Margaret Mitchell (1900-1949)

American author of the enormously popular novel GONE WITH WIND (1936), story about the Civil War and Reconstruction as seen from the Southern point of view. The book was adapted into a highly popular film in 1939, starring Clark Gable and Vivien Leigh. At the novel's opening in 1861, Scarlett O'Hara is a young girl. During the story she experiences Secession, the Civil War, Reconstruction, as well as three marriages and motherhood.

"Scarlett O'Hara was not beautiful, but men seldom realized it when caught by her charm as the Tarleton twins were. In her face were too sharply blended the delicate features of her mother, a Coast aristocrat of French descent, and the heavy ones of her florid Irish father. But it was an arresting face, pointed of chin, square of jaw. Her eyes were pale green without a touch of hazel, starred with bristly black lashes and slightly tilted at the ends. Above them, her thick black brows slanted upward, cutting a startling oblique line in her magnolia-white skin - that skin so prized by Southern women and so carefully guarded with bonnets, veils and mittens against hot Georgia sun." (from Gone With the Wind)

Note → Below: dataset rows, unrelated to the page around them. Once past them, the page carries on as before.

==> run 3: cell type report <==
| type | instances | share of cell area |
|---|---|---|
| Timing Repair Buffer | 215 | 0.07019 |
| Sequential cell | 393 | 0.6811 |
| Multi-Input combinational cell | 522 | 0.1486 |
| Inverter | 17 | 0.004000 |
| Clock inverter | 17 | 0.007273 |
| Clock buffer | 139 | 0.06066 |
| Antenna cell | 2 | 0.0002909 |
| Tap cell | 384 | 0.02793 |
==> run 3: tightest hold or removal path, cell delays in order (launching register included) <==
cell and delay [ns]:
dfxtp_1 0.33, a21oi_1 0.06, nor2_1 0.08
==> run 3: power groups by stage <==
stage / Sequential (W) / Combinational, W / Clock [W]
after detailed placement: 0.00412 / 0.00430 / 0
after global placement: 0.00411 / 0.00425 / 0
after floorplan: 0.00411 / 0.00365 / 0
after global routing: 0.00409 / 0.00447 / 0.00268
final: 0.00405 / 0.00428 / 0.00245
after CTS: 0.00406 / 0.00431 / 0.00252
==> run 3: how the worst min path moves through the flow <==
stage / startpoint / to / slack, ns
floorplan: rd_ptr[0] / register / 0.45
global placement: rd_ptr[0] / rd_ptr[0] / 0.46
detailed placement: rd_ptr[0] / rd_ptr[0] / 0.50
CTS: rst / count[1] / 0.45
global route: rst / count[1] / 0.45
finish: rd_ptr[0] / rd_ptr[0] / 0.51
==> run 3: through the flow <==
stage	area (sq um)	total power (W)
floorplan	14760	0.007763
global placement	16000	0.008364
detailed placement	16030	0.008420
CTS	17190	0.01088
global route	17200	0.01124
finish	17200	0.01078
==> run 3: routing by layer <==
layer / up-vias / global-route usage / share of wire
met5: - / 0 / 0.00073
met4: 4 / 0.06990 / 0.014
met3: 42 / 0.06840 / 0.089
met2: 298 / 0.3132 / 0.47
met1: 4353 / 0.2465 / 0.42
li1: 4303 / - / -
File: src/sv/acfld_pkg.sv
`timescale 1ns / 1ps
// ----------------------------------------------------------------------------
// acfld_pkg
// Shared types and constants for the ASCII CAN frame line decoder.
// ----------------------------------------------------------------------------
package acfld_pkg;

	localparam int MAX_PAYLOAD_BYTES = 64;
	localparam int IDX_W             = $clog2(MAX_PAYLOAD_BYTES);
	// two payload banks, one per queued line
	localparam int ADDR_W            = IDX_W + 1;

	typedef struct packed {
		logic [7:0] character;
		logic       line_end;
	} char_req_t;

	typedef struct packed {
		logic        error;
		logic        extended_id;
		logic        remote;
		logic        flexible_rate;
		logic        bit_rate_switch;
		logic [31:0] identifier;
		logic [3:0]  length_code;
		logic [6:0]  payload_length;
		logic [5:0]  byte_index;
		logic [7:0]  data_byte;
		logic        last;
	} res_req_t;

	// one decoded line waiting to be emitted
	typedef struct packed {
		logic        error;
		logic        ext;
		logic        rtr;
		logic        fd;
		logic        brs;
		logic [31:0] identifier;
		logic [3:0]  dlc;
		logic [6:0]  len;
		logic        bank;
	} line_desc_t;

	typedef struct packed {
		logic              en;
		logic [ADDR_W-1:0] addr;
		logic [7:0]        data;
	} pay_wr_t;

	typedef struct packed {
		logic nonempty;
		logic full;
	} queue_status_t;

endpackage

File: src/sv/acfld_front.sv
`timescale 1ns / 1ps
// ----------------------------------------------------------------------------
// acfld_front
// Character parser: classifies each character by its position in the line,
// writes payload bytes and issues one line descriptor at end of line.
// ----------------------------------------------------------------------------
module acfld_front (
	input  logic                    clk,
	input  logic                    arst_n,
	input  logic                    take,
	input  acfld_pkg::char_req_t    req,
	output acfld_pkg::pay_wr_t      pay_wr,
	output logic                    push,
	output acfld_pkg::line_desc_t   desc
);

	localparam logic [3:0] KIND_EXT = 4'b0001;
	localparam logic [3:0] KIND_RTR = 4'b0010;
	localparam logic [3:0] KIND_FD  = 4'b0100;
	localparam logic [3:0] KIND_BRS = 4'b1000;

	function automatic logic [4:0] hex_dec(input logic [7:0] c);
		logic [4:0] r;
		r = 5'b0;
		if (c inside {["0":"9"]})      r = {1'b1, 4'(c - "0")};
		else if (c inside {["A":"F"]}) r = {1'b1, 4'(c - "A" + 8'd10)};
		else if (c inside {["a":"f"]}) r = {1'b1, 4'(c - "a" + 8'd10)};
		return r;
	endfunction

	function automatic logic [6:0] length_for(input logic [3:0] kind, input logic [3:0] dlc);
		logic [6:0] n;
		n = 7'd0;
		if (kind[1]) begin
			n = 7'd0;
		end else if (kind[2]) begin
			case (dlc)
				4'd9:    n = 7'd12;
				4'd10:   n = 7'd16;
				4'd11:   n = 7'd20;
				4'd12:   n = 7'd24;
				4'd13:   n = 7'd32;
				4'd14:   n = 7'd48;
				4'd15:   n = 7'd64;
				default: n = {3'b0, dlc};
			endcase
		end else begin
			n = (dlc > 4'd8) ? 7'd8 : {3'b0, dlc};
		end
		if (n > 7'(acfld_pkg::MAX_PAYLOAD_BYTES)) n = 7'(acfld_pkg::MAX_PAYLOAD_BYTES);
		return n;
	endfunction

	logic [7:0]  pos_q;
	logic [3:0]  kind_q;
	logic        kind_bad_q;
	logic [31:0] id_q;
	logic        hdr_bad_q;
	logic [3:0]  dlc_q;
	logic [6:0]  exp_q;
	logic [3:0]  hi_q;
	logic        data_bad_q;
	logic        bank_q;

	logic [3:0] id_digits;
	logic [4:0] hx;
	logic [7:0] k;
	logic       in_span;
	logic       is_char;
	logic       in_data;
	logic [8:0] need;
	logic       bad;

	assign id_digits = kind_q[0] ? 4'd8 : 4'd3;
	assign hx        = hex_dec(req.character);
	assign k         = pos_q - 8'(id_digits + 4'd2);
	assign in_span   = k < {exp_q, 1'b0};
	assign is_char   = take && !req.line_end;
	assign in_data   = pos_q > 8'(id_digits + 4'd1);

	assign pay_wr.en   = is_char && in_data && in_span && hx[4] && k[0];
	assign pay_wr.addr = {bank_q, k[acfld_pkg::IDX_W:1]};
	assign pay_wr.data = {hi_q, hx[3:0]};

	assign need = 9'(id_digits) + 9'd2 + {1'b0, exp_q, 1'b0};
	assign bad  = (pos_q == 8'd0) || kind_bad_q || hdr_bad_q || data_bad_q ||
	              ({1'b0, pos_q} < need);

	assign push = take && req.line_end;

	always_comb begin
		desc            = '0;
		desc.error      = bad;
		desc.bank       = bank_q;
		if (!bad) begin
			desc.ext        = kind_q[0];
			desc.rtr        = kind_q[1];
			desc.fd         = kind_q[2];
			desc.brs        = kind_q[3];
			desc.identifier = id_q;
			desc.dlc        = dlc_q;
			desc.len        = exp_q;
		end
	end

	always_ff @(posedge clk or negedge arst_n) begin
		if (!arst_n) begin
			pos_q      <= '0;
			kind_q     <= '0;
			kind_bad_q <= 1'b0;
			id_q       <= '0;
			hdr_bad_q  <= 1'b0;
			dlc_q      <= '0;
			exp_q      <= '0;
			hi_q       <= '0;
			data_bad_q <= 1'b0;
			bank_q     <= 1'b0;
		end else if (push) begin
			pos_q      <= '0;
			kind_q     <= '0;
			kind_bad_q <= 1'b0;
			id_q       <= '0;
			hdr_bad_q  <= 1'b0;
			dlc_q      <= '0;
			exp_q      <= '0;
			hi_q       <= '0;
			data_bad_q <= 1'b0;
			bank_q     <= !bank_q;
		end else if (is_char) begin
			if (pos_q == 8'd0) begin
				case (req.character)
					"t":     kind_q <= '0;
					"T":     kind_q <= KIND_EXT;
					"r":     kind_q <= KIND_RTR;
					"R":     kind_q <= KIND_EXT | KIND_RTR;
					"d":     kind_q <= KIND_FD;
					"D":     kind_q <= KIND_EXT | KIND_FD;
					"b":     kind_q <= KIND_FD | KIND_BRS;
					"B":     kind_q <= KIND_EXT | KIND_FD | KIND_BRS;
					default: begin
						kind_q     <= '0;
						kind_bad_q <= 1'b1;
					end
				endcase
			end else if (pos_q <= 8'(id_digits)) begin
				if (hx[4]) id_q <= {id_q[27:0], hx[3:0]};
				else       hdr_bad_q <= 1'b1;
			end else if (!in_data) begin
				if (hx[4]) begin
					dlc_q <= hx[3:0];
					exp_q <= length_for(kind_q, hx[3:0]);
				end else begin
					hdr_bad_q <= 1'b1;
				end
			end else if (in_span) begin
				if (!hx[4])     data_bad_q <= 1'b1;
				else if (!k[0]) hi_q <= hx[3:0];
			end
			if (pos_q != 8'hFF) pos_q <= pos_q + 8'd1;
		end
	end

endmodule
## src/mrbf_ram.sv

```systemverilog
`timescale 1ns / 1ps
`default_nettype none

module mrbf_ram #(
  parameter int unsigned WIDTH = 8,
  parameter int unsigned DEPTH = 64
) (
  input  wire logic                     clk,
  input  wire logic                     we,
  input  wire logic [$clog2(DEPTH)-1:0] waddr,
  input  wire logic [WIDTH-1:0]         wdata,
  input  wire logic                     re,
  input  wire logic [$clog2(DEPTH)-1:0] raddr,
  output logic      [WIDTH-1:0]         rdata
);

  logic [WIDTH-1:0] mem [DEPTH];

  always_ff @(posedge clk) begin
    if (we) begin
      mem[waddr] <= wdata;
    end
    if (re) begin
      rdata <= mem[raddr];
    end
  end

endmodule

`default_nettype wire

```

Margaret Mitchell was born in Atlanta. Her mother was a suffragist and father a prominent lawyer and president of the Atlanta Historical Society. Mitchell grew up listening to stories about old Atlanta and the battles the Confederate Army had fought there during the American Civil War. She graduated from the local Washington Seminary and started in 1918 to study medicine at Smith College. In her youth Mitchell adopted her mother's feminist leanings which clashed with her father's conservatism - but she lived fully the Jazz age and wrote about it in nonfiction.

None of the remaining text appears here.